Data in this exercise
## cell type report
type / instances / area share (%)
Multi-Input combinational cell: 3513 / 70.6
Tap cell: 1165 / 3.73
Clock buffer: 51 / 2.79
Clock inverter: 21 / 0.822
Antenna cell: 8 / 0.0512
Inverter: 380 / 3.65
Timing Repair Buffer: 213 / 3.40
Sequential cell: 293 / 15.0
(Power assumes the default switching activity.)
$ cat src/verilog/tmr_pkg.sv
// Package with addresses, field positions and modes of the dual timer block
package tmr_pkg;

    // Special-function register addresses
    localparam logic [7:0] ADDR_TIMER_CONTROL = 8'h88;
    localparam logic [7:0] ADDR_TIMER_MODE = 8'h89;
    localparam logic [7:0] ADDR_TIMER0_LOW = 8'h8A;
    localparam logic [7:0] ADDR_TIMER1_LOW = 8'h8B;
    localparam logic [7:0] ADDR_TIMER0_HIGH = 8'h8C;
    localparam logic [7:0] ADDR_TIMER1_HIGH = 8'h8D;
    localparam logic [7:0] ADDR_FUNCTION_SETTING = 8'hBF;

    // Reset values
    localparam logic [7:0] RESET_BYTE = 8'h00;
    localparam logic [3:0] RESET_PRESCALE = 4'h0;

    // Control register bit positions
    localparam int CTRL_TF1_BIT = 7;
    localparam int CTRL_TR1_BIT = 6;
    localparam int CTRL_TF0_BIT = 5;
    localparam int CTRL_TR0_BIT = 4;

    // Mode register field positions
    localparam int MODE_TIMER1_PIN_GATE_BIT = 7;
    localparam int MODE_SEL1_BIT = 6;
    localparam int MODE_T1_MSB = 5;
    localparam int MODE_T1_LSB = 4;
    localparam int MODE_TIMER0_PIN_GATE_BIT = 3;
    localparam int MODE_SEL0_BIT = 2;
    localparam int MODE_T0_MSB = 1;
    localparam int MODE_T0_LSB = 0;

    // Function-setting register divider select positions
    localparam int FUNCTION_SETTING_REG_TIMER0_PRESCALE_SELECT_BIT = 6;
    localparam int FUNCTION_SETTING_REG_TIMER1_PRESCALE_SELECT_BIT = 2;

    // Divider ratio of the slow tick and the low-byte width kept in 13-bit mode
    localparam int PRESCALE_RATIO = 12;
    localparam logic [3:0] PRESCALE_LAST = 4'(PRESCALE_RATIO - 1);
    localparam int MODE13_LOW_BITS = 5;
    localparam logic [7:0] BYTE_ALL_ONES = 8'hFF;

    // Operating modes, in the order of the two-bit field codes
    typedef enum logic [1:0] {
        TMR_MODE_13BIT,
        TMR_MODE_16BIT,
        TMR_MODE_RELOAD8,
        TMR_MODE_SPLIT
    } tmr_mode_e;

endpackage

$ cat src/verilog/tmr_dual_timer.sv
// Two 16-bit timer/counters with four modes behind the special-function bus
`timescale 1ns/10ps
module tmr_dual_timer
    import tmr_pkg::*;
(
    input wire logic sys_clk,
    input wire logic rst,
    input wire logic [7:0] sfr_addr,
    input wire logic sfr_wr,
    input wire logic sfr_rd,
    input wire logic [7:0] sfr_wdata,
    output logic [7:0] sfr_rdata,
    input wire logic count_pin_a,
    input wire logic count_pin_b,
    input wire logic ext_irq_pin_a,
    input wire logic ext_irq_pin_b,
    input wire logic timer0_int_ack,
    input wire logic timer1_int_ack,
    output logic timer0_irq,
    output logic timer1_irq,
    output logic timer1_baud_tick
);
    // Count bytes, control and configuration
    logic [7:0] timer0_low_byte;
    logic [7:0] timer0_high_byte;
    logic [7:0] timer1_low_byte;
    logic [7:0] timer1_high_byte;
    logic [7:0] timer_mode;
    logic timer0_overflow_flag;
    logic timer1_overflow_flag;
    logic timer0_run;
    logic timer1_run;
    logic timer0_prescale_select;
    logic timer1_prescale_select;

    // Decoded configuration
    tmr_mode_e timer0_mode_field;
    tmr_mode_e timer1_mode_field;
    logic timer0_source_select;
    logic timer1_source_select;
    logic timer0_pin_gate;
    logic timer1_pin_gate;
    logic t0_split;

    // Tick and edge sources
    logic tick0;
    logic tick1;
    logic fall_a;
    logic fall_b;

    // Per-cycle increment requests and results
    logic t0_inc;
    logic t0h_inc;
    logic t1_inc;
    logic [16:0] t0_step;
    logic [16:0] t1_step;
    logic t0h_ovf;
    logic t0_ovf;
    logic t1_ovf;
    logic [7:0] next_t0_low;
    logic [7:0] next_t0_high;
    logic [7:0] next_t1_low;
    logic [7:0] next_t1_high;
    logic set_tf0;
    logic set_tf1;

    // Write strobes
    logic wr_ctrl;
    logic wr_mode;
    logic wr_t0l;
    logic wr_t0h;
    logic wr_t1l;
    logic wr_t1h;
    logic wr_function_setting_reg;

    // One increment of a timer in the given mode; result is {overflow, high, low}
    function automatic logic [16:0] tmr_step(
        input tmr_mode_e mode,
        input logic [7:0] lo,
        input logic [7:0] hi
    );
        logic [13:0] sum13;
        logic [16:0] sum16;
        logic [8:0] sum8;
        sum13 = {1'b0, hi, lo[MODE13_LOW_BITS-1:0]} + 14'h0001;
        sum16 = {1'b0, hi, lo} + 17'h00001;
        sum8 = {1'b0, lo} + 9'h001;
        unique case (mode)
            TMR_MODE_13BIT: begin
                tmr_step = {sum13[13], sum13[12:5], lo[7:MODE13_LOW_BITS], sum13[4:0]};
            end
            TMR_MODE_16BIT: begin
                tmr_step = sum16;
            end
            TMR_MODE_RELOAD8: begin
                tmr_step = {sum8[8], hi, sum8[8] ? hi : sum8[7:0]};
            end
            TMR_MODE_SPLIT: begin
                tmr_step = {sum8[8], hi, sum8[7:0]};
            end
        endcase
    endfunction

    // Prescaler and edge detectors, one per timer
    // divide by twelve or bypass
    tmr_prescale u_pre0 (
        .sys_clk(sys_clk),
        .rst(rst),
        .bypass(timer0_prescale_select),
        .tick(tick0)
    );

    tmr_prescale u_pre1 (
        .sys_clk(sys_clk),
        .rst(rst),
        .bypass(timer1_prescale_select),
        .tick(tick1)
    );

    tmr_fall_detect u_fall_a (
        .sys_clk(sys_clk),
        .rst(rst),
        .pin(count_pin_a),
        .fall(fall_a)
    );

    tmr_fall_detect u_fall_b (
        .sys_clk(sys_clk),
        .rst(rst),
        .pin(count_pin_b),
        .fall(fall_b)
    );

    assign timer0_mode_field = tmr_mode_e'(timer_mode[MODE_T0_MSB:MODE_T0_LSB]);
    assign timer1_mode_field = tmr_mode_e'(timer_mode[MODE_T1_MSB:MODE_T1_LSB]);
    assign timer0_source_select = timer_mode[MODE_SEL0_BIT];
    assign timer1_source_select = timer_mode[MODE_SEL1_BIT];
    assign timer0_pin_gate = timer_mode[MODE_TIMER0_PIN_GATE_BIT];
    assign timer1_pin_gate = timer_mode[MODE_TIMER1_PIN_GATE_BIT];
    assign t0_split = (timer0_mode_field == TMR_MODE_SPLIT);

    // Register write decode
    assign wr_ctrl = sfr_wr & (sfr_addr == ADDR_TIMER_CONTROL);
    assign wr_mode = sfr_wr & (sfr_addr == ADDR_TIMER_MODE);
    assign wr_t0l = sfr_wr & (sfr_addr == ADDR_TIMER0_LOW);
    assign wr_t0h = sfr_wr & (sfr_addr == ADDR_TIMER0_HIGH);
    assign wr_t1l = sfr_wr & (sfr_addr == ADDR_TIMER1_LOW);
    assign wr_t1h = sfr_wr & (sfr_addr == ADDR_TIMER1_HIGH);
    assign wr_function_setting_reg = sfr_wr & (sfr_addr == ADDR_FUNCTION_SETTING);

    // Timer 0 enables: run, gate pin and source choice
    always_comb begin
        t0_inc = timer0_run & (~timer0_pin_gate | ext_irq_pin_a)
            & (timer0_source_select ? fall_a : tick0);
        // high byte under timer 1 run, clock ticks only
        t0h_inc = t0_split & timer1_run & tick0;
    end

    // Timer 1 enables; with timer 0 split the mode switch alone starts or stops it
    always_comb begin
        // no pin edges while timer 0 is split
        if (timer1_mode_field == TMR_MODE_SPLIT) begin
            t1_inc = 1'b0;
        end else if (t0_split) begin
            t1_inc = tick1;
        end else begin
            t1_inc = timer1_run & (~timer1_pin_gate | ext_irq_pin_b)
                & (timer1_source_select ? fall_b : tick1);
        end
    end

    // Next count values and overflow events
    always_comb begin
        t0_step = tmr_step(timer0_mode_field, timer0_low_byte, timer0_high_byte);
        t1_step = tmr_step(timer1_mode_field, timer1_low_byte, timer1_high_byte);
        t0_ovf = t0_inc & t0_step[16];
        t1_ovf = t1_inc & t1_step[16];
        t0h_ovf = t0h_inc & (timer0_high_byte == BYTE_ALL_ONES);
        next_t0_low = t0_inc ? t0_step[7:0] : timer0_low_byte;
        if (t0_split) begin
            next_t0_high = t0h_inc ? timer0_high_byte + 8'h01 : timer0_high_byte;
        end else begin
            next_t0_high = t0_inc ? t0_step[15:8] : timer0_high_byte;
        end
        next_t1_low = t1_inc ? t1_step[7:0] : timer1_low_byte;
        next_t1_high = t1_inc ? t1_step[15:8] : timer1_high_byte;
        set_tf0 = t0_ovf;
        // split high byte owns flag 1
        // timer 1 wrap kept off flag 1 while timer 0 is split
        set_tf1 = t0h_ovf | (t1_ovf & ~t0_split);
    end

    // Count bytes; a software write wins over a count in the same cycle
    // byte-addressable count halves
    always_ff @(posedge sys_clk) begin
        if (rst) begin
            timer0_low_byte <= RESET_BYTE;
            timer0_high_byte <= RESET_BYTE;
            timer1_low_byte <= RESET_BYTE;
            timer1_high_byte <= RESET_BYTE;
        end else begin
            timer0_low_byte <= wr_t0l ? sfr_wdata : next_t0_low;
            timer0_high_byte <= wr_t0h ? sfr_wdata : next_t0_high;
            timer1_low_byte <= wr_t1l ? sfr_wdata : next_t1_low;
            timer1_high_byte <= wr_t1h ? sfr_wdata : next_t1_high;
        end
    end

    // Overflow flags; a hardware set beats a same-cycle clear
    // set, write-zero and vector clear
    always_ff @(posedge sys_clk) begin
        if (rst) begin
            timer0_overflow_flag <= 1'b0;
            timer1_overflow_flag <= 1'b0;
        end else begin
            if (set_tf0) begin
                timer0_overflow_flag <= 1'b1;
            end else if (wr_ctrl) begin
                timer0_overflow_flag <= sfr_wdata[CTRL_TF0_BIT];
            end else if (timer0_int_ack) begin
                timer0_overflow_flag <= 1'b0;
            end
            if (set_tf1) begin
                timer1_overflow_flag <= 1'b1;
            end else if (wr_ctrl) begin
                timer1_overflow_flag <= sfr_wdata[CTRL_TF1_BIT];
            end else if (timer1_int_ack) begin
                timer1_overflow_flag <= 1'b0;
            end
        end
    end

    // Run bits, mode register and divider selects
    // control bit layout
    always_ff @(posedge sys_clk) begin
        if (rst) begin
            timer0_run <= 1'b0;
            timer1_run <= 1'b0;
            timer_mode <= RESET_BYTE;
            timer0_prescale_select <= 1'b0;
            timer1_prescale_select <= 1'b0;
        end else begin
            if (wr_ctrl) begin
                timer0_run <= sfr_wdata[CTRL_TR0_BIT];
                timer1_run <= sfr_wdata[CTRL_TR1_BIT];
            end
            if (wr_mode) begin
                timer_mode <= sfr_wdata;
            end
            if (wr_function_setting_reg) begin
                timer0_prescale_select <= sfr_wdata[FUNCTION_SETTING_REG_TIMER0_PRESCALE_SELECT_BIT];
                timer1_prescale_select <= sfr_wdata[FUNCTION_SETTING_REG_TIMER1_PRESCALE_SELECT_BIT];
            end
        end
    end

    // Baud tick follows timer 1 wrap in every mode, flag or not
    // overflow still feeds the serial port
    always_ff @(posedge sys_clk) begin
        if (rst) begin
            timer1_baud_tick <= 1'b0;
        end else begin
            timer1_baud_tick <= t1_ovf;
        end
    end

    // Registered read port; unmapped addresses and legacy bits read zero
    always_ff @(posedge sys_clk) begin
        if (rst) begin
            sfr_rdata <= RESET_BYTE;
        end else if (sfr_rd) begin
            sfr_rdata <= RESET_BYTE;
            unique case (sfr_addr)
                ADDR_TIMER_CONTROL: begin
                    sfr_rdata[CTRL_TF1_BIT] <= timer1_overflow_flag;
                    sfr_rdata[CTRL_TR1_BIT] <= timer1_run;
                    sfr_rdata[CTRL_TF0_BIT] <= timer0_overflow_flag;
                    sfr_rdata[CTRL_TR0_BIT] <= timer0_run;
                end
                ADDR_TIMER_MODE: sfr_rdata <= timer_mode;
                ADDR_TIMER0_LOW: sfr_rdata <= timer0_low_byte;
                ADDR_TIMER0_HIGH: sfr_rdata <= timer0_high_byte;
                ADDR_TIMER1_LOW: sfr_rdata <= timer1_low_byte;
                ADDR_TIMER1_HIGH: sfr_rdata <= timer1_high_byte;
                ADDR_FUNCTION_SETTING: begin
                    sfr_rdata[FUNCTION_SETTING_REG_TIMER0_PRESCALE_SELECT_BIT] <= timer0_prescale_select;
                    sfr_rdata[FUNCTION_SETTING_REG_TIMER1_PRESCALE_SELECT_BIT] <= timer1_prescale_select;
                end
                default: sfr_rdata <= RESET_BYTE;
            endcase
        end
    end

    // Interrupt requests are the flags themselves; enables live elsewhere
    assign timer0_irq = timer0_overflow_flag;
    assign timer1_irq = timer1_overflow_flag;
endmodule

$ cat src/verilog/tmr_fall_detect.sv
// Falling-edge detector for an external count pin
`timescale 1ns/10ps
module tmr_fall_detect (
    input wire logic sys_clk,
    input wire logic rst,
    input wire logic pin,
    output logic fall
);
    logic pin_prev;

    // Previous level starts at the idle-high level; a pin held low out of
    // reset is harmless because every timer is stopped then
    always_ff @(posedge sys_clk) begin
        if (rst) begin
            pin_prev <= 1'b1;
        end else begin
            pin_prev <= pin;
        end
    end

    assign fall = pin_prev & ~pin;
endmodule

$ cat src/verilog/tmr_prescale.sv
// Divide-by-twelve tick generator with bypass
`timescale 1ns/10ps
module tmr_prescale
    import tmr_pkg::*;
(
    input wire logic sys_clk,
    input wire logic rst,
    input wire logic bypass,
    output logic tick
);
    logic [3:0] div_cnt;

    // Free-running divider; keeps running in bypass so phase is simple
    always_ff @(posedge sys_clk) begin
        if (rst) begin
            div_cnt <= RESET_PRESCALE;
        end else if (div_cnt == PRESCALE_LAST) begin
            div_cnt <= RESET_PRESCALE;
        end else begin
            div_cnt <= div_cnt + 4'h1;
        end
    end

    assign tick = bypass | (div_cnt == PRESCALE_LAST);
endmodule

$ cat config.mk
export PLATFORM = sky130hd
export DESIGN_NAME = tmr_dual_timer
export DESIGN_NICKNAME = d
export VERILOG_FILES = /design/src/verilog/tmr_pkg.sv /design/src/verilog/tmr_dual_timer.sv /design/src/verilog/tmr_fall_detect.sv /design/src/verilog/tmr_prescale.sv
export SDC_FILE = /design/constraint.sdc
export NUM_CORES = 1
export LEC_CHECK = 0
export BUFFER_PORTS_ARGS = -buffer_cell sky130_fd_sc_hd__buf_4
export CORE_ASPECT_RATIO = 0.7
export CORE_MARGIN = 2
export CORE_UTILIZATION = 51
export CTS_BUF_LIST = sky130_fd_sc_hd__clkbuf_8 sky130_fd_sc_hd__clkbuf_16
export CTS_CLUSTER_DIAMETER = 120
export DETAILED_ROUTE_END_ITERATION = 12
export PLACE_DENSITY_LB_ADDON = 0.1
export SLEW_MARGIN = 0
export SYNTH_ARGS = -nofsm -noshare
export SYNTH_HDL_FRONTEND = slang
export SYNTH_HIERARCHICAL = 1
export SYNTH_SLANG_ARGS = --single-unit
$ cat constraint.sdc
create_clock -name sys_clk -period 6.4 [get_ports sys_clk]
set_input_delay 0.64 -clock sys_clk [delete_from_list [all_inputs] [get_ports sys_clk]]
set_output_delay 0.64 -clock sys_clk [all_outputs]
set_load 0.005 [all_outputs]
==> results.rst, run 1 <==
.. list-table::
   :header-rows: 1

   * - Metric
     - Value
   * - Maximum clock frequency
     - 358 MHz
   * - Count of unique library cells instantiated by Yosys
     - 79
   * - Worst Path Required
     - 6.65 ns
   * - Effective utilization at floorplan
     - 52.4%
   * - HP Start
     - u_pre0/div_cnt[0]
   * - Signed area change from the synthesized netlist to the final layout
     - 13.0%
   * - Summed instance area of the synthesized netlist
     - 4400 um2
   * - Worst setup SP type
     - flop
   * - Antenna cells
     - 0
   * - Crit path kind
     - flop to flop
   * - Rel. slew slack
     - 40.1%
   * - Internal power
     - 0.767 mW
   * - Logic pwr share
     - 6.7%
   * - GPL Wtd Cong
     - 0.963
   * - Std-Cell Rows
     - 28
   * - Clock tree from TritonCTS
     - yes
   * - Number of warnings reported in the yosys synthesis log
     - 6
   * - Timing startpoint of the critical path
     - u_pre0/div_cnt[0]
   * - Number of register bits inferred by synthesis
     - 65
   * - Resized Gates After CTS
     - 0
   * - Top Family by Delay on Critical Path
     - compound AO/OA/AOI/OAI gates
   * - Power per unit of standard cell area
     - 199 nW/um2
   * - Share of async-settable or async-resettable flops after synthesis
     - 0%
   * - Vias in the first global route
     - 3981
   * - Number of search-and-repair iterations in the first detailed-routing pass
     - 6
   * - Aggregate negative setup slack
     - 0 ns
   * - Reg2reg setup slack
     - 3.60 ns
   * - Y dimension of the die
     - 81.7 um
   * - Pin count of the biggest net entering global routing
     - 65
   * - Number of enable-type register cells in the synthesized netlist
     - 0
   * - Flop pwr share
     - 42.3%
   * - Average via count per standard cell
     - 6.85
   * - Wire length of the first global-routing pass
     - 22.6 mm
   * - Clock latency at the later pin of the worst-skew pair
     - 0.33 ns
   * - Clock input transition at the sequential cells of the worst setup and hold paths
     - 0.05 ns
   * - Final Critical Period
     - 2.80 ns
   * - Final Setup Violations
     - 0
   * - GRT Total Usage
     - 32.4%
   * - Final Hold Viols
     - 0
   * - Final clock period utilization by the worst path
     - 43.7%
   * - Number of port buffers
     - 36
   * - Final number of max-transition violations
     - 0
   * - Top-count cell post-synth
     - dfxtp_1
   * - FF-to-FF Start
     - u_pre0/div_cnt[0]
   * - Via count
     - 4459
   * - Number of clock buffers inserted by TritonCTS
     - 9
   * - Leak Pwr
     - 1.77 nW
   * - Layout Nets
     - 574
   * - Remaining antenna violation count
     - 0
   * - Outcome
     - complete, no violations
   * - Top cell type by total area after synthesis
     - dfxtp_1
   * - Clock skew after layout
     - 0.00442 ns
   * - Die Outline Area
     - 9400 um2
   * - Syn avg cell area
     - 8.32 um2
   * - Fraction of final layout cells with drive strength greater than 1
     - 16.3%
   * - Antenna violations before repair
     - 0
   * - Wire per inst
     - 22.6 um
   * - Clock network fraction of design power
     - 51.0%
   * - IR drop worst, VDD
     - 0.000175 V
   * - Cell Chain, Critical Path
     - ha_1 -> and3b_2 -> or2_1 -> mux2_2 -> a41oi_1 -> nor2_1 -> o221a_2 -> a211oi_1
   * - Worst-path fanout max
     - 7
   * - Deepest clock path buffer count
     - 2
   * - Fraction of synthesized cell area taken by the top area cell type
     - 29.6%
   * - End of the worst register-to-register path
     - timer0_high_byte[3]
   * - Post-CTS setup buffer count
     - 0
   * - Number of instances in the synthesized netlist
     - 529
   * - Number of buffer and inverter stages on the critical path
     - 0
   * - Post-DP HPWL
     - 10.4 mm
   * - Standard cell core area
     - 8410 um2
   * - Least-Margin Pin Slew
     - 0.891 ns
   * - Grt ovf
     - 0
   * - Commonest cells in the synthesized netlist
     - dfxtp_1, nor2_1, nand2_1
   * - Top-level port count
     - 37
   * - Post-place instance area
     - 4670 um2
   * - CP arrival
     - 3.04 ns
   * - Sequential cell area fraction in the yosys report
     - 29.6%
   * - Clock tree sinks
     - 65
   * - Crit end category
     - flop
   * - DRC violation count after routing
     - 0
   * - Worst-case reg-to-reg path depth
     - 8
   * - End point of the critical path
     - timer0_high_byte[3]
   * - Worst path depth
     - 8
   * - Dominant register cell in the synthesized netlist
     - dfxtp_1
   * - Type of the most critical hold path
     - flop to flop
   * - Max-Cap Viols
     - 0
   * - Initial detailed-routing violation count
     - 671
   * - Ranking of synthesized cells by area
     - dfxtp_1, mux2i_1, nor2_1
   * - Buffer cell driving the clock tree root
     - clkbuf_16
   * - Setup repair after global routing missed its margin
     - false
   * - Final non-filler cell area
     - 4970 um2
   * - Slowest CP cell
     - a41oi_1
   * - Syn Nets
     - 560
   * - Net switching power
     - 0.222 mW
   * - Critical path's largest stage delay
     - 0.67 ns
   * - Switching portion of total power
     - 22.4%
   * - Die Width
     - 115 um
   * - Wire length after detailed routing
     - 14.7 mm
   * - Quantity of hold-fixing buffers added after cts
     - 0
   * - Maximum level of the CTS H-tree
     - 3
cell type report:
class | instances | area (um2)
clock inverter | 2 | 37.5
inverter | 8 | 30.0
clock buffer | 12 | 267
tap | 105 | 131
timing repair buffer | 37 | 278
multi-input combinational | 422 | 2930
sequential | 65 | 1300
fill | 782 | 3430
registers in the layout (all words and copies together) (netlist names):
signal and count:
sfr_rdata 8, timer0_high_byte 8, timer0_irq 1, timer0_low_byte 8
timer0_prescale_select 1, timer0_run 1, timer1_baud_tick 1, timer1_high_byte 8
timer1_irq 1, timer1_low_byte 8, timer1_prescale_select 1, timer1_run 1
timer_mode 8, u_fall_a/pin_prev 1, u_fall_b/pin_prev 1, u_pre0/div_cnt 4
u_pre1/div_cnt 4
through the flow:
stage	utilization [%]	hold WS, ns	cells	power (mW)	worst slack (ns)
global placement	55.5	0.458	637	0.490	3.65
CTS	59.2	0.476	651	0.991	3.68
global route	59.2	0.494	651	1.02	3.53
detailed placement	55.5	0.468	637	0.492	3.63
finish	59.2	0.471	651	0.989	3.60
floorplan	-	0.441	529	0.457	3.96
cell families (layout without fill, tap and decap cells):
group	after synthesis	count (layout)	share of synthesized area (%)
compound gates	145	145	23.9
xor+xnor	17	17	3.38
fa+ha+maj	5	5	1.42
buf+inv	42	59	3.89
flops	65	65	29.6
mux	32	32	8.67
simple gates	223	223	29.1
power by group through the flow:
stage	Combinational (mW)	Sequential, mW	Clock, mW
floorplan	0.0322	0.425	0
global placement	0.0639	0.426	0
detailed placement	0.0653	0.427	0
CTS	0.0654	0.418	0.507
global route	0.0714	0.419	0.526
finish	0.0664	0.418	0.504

Requirement
Output exactly one stretch of the listing: from the line containing "timer_mode <= sfr_wdata;" through the line containing "ADDR_TIMER1_LOW: sfr_rdata <= timer1_low_byte;", both end lines included.

Exercise solution
                timer_mode <= sfr_wdata;
            end
            if (wr_function_setting_reg) begin
                timer0_prescale_select <= sfr_wdata[FUNCTION_SETTING_REG_TIMER0_PRESCALE_SELECT_BIT];
                timer1_prescale_select <= sfr_wdata[FUNCTION_SETTING_REG_TIMER1_PRESCALE_SELECT_BIT];
            end
        end
    end

    // Baud tick follows timer 1 wrap in every mode, flag or not
    // overflow still feeds the serial port
    always_ff @(posedge sys_clk) begin
        if (rst) begin
            timer1_baud_tick <= 1'b0;
        end else begin
            timer1_baud_tick <= t1_ovf;
        end
    end

    // Registered read port; unmapped addresses and legacy bits read zero
    always_ff @(posedge sys_clk) begin
        if (rst) begin
            sfr_rdata <= RESET_BYTE;
        end else if (sfr_rd) begin
            sfr_rdata <= RESET_BYTE;
            unique case (sfr_addr)
                ADDR_TIMER_CONTROL: begin
                    sfr_rdata[CTRL_TF1_BIT] <= timer1_overflow_flag;
                    sfr_rdata[CTRL_TR1_BIT] <= timer1_run;
                    sfr_rdata[CTRL_TF0_BIT] <= timer0_overflow_flag;
                    sfr_rdata[CTRL_TR0_BIT] <= timer0_run;
                end
                ADDR_TIMER_MODE: sfr_rdata <= timer_mode;
                ADDR_TIMER0_LOW: sfr_rdata <= timer0_low_byte;
                ADDR_TIMER0_HIGH: sfr_rdata <= timer0_high_byte;
                ADDR_TIMER1_LOW: sfr_rdata <= timer1_low_byte;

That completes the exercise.